Right-wing economics is hyper-concerned with inflation because inflation erodes Capital. So that sucks for Capitalists.
So to them destroying wages and even destroying growth is better than anything that might threaten capital preservation. If you already have it your top interest is keeping it.
Hence the Larry Kudlow types have seized on the bogus hyper-inflation menace. All stimulus should be somewhat inflationary... if it's any damn good. But they greet any increase in the money supply as an obvious prelude to post-WWI Germany style hyper-inflation. (Again, if you already have money you want the supply restricted because you already have it!)
Fortunately the Fed is run by serious people--not infallible but not wing-nuts--and the Fed guidance this week focused on
maintaining Price Stability. That is a euphemism for avoiding deflation. That is a much, much, much, much greater threat than inflation and the Fed is doing the right thing by increasing the money supply any way they can while as a bonus also minimizing potential upward pressure on interest rates by buying up bonds and mortgages with the new money.
This leads to a sentence that would make Larry Kudlow's head explode...

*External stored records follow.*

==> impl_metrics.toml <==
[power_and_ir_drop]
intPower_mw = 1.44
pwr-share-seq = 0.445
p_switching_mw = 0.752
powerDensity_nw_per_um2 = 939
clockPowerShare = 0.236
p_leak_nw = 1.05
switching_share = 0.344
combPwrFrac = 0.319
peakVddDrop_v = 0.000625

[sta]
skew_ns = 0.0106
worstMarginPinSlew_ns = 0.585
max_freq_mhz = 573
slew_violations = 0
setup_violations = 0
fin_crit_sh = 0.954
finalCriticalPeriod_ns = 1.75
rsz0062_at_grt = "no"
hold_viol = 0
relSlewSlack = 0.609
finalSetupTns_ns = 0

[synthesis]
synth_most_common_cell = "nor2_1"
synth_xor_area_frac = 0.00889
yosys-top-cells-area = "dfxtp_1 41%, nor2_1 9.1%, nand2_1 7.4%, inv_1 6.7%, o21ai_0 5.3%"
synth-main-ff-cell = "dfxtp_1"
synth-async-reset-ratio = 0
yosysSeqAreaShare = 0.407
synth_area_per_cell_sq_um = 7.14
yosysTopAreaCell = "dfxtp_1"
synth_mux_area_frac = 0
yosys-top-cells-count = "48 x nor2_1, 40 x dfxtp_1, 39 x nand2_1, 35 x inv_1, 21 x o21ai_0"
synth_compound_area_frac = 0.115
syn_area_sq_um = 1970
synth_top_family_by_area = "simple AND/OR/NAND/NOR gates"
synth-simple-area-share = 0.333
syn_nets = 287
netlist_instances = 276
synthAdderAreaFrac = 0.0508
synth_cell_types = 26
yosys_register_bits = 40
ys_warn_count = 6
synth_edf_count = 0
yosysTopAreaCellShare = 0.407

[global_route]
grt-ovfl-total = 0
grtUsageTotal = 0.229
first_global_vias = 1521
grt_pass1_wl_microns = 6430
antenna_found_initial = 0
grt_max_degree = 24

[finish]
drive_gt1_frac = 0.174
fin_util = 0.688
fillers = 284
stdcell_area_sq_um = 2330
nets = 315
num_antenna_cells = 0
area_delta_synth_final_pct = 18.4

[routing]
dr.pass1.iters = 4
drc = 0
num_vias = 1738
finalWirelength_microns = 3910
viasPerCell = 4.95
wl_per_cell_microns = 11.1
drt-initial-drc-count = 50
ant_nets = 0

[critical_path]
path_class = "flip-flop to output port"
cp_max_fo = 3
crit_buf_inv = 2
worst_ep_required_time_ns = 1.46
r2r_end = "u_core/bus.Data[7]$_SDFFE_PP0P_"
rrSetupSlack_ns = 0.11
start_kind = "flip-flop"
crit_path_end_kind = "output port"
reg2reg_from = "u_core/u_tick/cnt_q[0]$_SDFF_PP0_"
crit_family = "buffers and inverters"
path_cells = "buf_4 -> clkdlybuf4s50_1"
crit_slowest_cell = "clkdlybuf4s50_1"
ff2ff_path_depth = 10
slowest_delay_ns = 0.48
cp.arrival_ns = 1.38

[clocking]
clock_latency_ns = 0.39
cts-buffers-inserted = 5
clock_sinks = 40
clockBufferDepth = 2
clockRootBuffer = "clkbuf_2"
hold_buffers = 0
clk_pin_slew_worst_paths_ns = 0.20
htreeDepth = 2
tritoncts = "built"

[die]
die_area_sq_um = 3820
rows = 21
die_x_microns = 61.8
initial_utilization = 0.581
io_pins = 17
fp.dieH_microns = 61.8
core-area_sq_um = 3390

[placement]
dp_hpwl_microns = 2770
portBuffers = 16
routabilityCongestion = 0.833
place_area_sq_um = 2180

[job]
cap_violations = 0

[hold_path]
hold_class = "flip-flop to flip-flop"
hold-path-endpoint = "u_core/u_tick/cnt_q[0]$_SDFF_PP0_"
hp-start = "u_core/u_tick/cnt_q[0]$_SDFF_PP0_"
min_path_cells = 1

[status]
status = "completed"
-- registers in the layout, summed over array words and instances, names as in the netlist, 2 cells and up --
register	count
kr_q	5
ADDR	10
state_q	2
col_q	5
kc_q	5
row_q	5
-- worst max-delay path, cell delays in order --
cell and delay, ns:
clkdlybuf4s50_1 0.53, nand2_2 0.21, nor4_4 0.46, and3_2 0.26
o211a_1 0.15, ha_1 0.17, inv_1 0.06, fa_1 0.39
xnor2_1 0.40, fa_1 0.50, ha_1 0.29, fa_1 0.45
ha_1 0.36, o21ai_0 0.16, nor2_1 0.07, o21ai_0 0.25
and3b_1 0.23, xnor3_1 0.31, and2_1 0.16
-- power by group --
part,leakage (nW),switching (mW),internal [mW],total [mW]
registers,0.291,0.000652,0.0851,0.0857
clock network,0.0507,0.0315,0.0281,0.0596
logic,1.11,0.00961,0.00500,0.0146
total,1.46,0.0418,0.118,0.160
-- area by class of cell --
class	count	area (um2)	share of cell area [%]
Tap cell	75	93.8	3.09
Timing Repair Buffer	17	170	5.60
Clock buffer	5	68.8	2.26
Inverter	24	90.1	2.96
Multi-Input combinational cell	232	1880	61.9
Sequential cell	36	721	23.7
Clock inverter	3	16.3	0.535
$ cat src/rtl/div_pkg.sv
// Shared definitions for the multi-cycle divider: FSM state encoding,
// iteration count, operation codes and the operand magnitude helper.
package div_pkg;

  typedef enum logic [1:0] {
    IDLE     = 2'd0,
    DIV_ZERO = 2'd1,
    ON       = 2'd2,
    END      = 2'd3
  } div_state_t;

  localparam int unsigned DIV_WIDTH = 32;
  localparam logic [5:0] LAST_STEP = 6'(DIV_WIDTH - 1);

  // ALU control codes routed to this unit by the decoder
  localparam logic [7:0] DIV_CONTROL  = 8'b0001_1010;
  localparam logic [7:0] DIVU_CONTROL = 8'b0001_1011;

  function automatic logic is_div_op(input logic [7:0] op);
    return (op == DIV_CONTROL) || (op == DIVU_CONTROL);
  endfunction

  function automatic logic [31:0] magnitude(input logic [31:0] x, input logic is_signed);
    return (is_signed && x[31]) ? (~x + 32'd1) : x;
  endfunction

endpackage
<file path="src/rtl/aer_pkg.sv">
// Shared definitions for the AER input event buffer.
// Contents: event-type codes carried in the top two bits of an AER word,
// the default event word type, and the state enums of the input and
// output handshake FSMs.
package aer_pkg;

  localparam int AER_WIDTH_DEF = 12;

  localparam logic [1:0] EVT_NEUR    = 2'b00;
  localparam logic [1:0] EVT_BCAST   = 2'b01;
  localparam logic [1:0] EVT_INVALID = 2'b11;

  typedef logic [AER_WIDTH_DEF-1:0] aer_evt_t;

  typedef enum logic {
    I_IDLE,
    I_ACK
  } in_state_t;

  typedef enum logic [1:0] {
    O_IDLE,
    O_REQ,
    O_REL
  } out_state_t;

endpackage

</file>
<file path="src/rtl/aer_in_event_buffer_if.sv">
// 4-phase REQ/ACK event link.
// Signals: req (request), ack (acknowledge), data (event word, stable while req is high).
// Modports: master drives req/data and samples ack; slave does the reverse.
interface aer_in_event_buffer_if #(
  parameter int WIDTH = 12
);
  logic             req;
  logic             ack;
  logic [WIDTH-1:0] data;

  modport master (output req, output data, input ack);
  modport slave  (input req, input data, output ack);
endinterface

</file>
<file path="src/rtl/aer_sync_fifo.sv">
// Synchronous show-ahead FIFO used to buffer AER events.
// Ports: clk/rst_n (async active-low reset), push/din (write), pop (read),
//        dout (current head), full, empty, level (occupancy).
// A push while full is accepted only if the same cycle pops.
module aer_sync_fifo #(
  parameter int WIDTH = 12,
  parameter int DEPTH = 16
) (
  input  logic                     clk,
  input  logic                     rst_n,
  input  logic                     push,
  input  logic                     pop,
  input  logic [WIDTH-1:0]         din,
  output logic [WIDTH-1:0]         dout,
  output logic                     full,
  output logic                     empty,
  output logic [$clog2(DEPTH):0]   level
);
  localparam int AW = $clog2(DEPTH);

  logic [WIDTH-1:0] mem [DEPTH];
  logic [AW:0]      wr_ptr;
  logic [AW:0]      rd_ptr;
  logic             do_push;
  logic             do_pop;

  // Pointers carry an extra MSB lap flag so full and empty are distinguishable.
  assign full    = (wr_ptr[AW] != rd_ptr[AW]) && (wr_ptr[AW-1:0] == rd_ptr[AW-1:0]);
  assign empty   = (wr_ptr == rd_ptr);
  assign level   = wr_ptr - rd_ptr;
  assign do_pop  = pop && !empty;
  assign do_push = push && (!full || do_pop);
  assign dout    = mem[rd_ptr[AW-1:0]];

  // Storage array; contents need no reset because the pointers define validity.
  always_ff @(posedge clk) begin
    if (do_push) mem[wr_ptr[AW-1:0]] <= din;
  end

  // Read and write pointer advance.
  always_ff @(posedge clk or negedge rst_n) begin
    if (!rst_n) begin
      wr_ptr <= '0;
      rd_ptr <= '0;
    end else begin
      if (do_push) wr_ptr <= wr_ptr + (AW+1)'(1);
      if (do_pop)  rd_ptr <= rd_ptr + (AW+1)'(1);
    end
  end
endmodule

</file>
<file path="src/rtl/aer_in_event_buffer.sv">
// Upstream stage of the LRF mapper: accepts off-chip AER events on an
// asynchronous 4-phase link, drops invalid (type 2'b11) events, buffers the
// rest and replays them one at a time on a synchronous 4-phase mapper link.
// Ports: clk, rst_n (async active-low), aerin (slave link from off-chip),
//        map_in (master link to mapper), MAP_IN_AERIN_IDX (event payload),
//        FIFO_LEVEL (occupancy), DROP_CNT (saturating invalid-event count).
module aer_in_event_buffer
  import aer_pkg::*;
#(
  parameter int AER_WIDTH   = 12,
  parameter int FIFO_DEPTH  = 16,
  parameter int SYNC_STAGES = 2
) (
  input  logic                          clk,
  input  logic                          rst_n,
  aer_in_event_buffer_if.slave          aerin,
  aer_in_event_buffer_if.master         map_in,
  output logic [AER_WIDTH-3:0]          MAP_IN_AERIN_IDX,
  output logic [$clog2(FIFO_DEPTH):0]   FIFO_LEVEL,
  output logic [15:0]                   DROP_CNT
);
  logic [SYNC_STAGES-1:0] sync_q;
  logic                   req_s;

  in_state_t              in_state, in_state_d;
  logic                   ack_q, ack_d;
  logic                   push, drop, evt_invalid;

  out_state_t             out_state, out_state_d;
  logic                   req_q, req_d, pop;
  logic [AER_WIDTH-1:0]   evt_q, evt_d;

  logic [AER_WIDTH-1:0]   fifo_dout;
  logic                   fifo_full, fifo_empty;

  assign req_s       = sync_q[SYNC_STAGES-1];
  assign evt_invalid = (aerin.data[AER_WIDTH-1 -: 2] == EVT_INVALID);

  aer_sync_fifo #(.WIDTH(AER_WIDTH), .DEPTH(FIFO_DEPTH)) u_fifo (
    .clk   (clk),
    .rst_n (rst_n),
    .push  (push),
    .pop   (pop),
    .din   (aerin.data),
    .dout  (fifo_dout),
    .full  (fifo_full),
    .empty (fifo_empty),
    .level (FIFO_LEVEL)
  );

  // Metastability synchroniser on the asynchronous off-chip request.
  always_ff @(posedge clk or negedge rst_n) begin
    if (!rst_n) sync_q <= '0;
    else        sync_q <= {sync_q[SYNC_STAGES-2:0], aerin.req};
  end

  // Input FSM state and registered off-chip acknowledge.
  always_ff @(posedge clk or negedge rst_n) begin
    if (!rst_n) begin
      in_state <= I_IDLE;
      ack_q    <= 1'b0;
    end else begin
      in_state <= in_state_d;
      ack_q    <= ack_d;
    end
  end

  // Input FSM: invalid events are acknowledged without a FIFO slot, so they
  // never stall; valid events wait for space (or a same-cycle pop).
  always_comb begin
    in_state_d = in_state;
    ack_d      = ack_q;
    push       = 1'b0;
    drop       = 1'b0;
    case (in_state)
      I_IDLE: begin
        if (req_s) begin
          if (evt_invalid) begin
            drop       = 1'b1;
            ack_d      = 1'b1;
            in_state_d = I_ACK;
          end else if (!fifo_full || pop) begin
            push       = 1'b1;
            ack_d      = 1'b1;
            in_state_d = I_ACK;
          end
        end
      end
      I_ACK: begin
        if (!req_s) begin
          ack_d      = 1'b0;
          in_state_d = I_IDLE;
        end
      end
      default: in_state_d = I_IDLE;
    endcase
  end

  // Saturating counter of discarded invalid events.
  always_ff @(posedge clk or negedge rst_n) begin
    if (!rst_n)                            DROP_CNT <= '0;
    else if (drop && DROP_CNT != 16'hFFFF) DROP_CNT <= DROP_CNT + 16'd1;
  end

  // Output FSM state plus registered mapper request and event.
  always_ff @(posedge clk or negedge rst_n) begin
    if (!rst_n) begin
      out_state <= O_IDLE;
      req_q     <= 1'b0;
      evt_q     <= '0;
    end else begin
      out_state <= out_state_d;
      req_q     <= req_d;
      evt_q     <= evt_d;
    end
  end

  // Output FSM: the head stays in the FIFO until the mapper acknowledges it;
  // on release the next head may be presented in the same cycle.
  always_comb begin
    out_state_d = out_state;
    req_d       = req_q;
    evt_d       = evt_q;
    pop         = 1'b0;
    case (out_state)
      O_IDLE: begin
        if (!fifo_empty) begin
          req_d       = 1'b1;
          evt_d       = fifo_dout;
          out_state_d = O_REQ;
        end
      end
      O_REQ: begin
        if (map_in.ack) begin
          req_d       = 1'b0;
          pop         = 1'b1;
          out_state_d = O_REL;
        end
      end
      O_REL: begin
        if (!map_in.ack) begin
          if (!fifo_empty) begin
            req_d       = 1'b1;
            evt_d       = fifo_dout;
            out_state_d = O_REQ;
          end else begin
            out_state_d = O_IDLE;
          end
        end
      end
      default: out_state_d = O_IDLE;
    endcase
  end

  assign aerin.ack        = ack_q;
  assign map_in.req       = req_q;
  assign map_in.data      = evt_q;
  assign MAP_IN_AERIN_IDX = evt_q[AER_WIDTH-3:0];
endmodule

</file>
<file path="src/flat_wrapper.sv">
// flat-port wrapper written by rule: the top's interface ports become plain ports
module aer_in_event_buffer_flat import aer_pkg::*;
#(
  parameter int AER_WIDTH   = 12,
  parameter int FIFO_DEPTH  = 16,
  parameter int SYNC_STAGES = 2
)
  (clk, rst_n, MAP_IN_AERIN_IDX, FIFO_LEVEL, DROP_CNT, aerin_req, aerin_data, aerin_ack, map_in_req, map_in_data, map_in_ack);
  aer_in_event_buffer_if #(.WIDTH((12))) aerin_i ();
  aer_in_event_buffer_if #(.WIDTH((12))) map_in_i ();
  input  logic clk;
  input  logic rst_n;
  output logic [AER_WIDTH-3:0] MAP_IN_AERIN_IDX;
  output logic [$clog2(FIFO_DEPTH):0] FIFO_LEVEL;
  output logic [15:0] DROP_CNT;
  input wire logic [$bits(aerin_i.req)-1:0] aerin_req;
  input wire logic [$bits(aerin_i.data)-1:0] aerin_data;
  output wire logic [$bits(aerin_i.ack)-1:0] aerin_ack;
  output wire logic [$bits(map_in_i.req)-1:0] map_in_req;
  output wire logic [$bits(map_in_i.data)-1:0] map_in_data;
  input wire logic [$bits(map_in_i.ack)-1:0] map_in_ack;
  assign aerin_i.req = aerin_req;
  assign aerin_i.data = aerin_data;
  assign aerin_ack = aerin_i.ack;
  assign map_in_req = map_in_i.req;
  assign map_in_data = map_in_i.data;
  assign map_in_i.ack = map_in_ack;
  aer_in_event_buffer #(.AER_WIDTH(AER_WIDTH), .FIFO_DEPTH(FIFO_DEPTH), .SYNC_STAGES(SYNC_STAGES)) u_core (.clk(clk), .rst_n(rst_n), .aerin(aerin_i), .map_in(map_in_i), .MAP_IN_AERIN_IDX(MAP_IN_AERIN_IDX), .FIFO_LEVEL(FIFO_LEVEL), .DROP_CNT(DROP_CNT));
endmodule
</file>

The big news ... the Fed announced they have "decided to purchase up to $300 billion of longer-term Treasury securities over the next six months" and also buy more MBS. This is quantitative easing (printing money) ... and this should lead to lower mortgages rates and lower long term rates. I've seen forecasts of 30 year mortgage rates in the 4% to 4.5% range for conforming loans. This will have a some stimulus effect.
http://www.calculatedriskblog.com/2009/03/sign-of-times-not-hiring-and-summary.html
The Fed is diluting the money supply by an additional 1.2 Trillion dollars in a way that lowers interest rates. 99% of the time that would be an oxymoron.
Why don't bond buyers recognize they will be paid off in diluted dollars? Because they see the same evidence the Fed sees and they know the threat of deflation is more real today than the threat of inflation. The dilution factor is almost irrelevant in a potentially deflationary environment with the Fed Funds rate stuck at 0.25%.
Mortgages and bond yields are, in large part, bets on future inflation. If anyone really expected big inflation they would stop buying bonds paying a paltry 4.5%. But they haven't... bonds are selling a lot better than cars and houses.
The market that Larry Kudlow believes to be an infallible risk-discounting engine has looked at our burgeoning deficits and 24/7 money creation and fully considered the hyper-inflation hypothesis and finds it to be a joke.
So STFU up about hyper-inflation, Larry.
The Fed is correct to print money until conditions tell them to stop.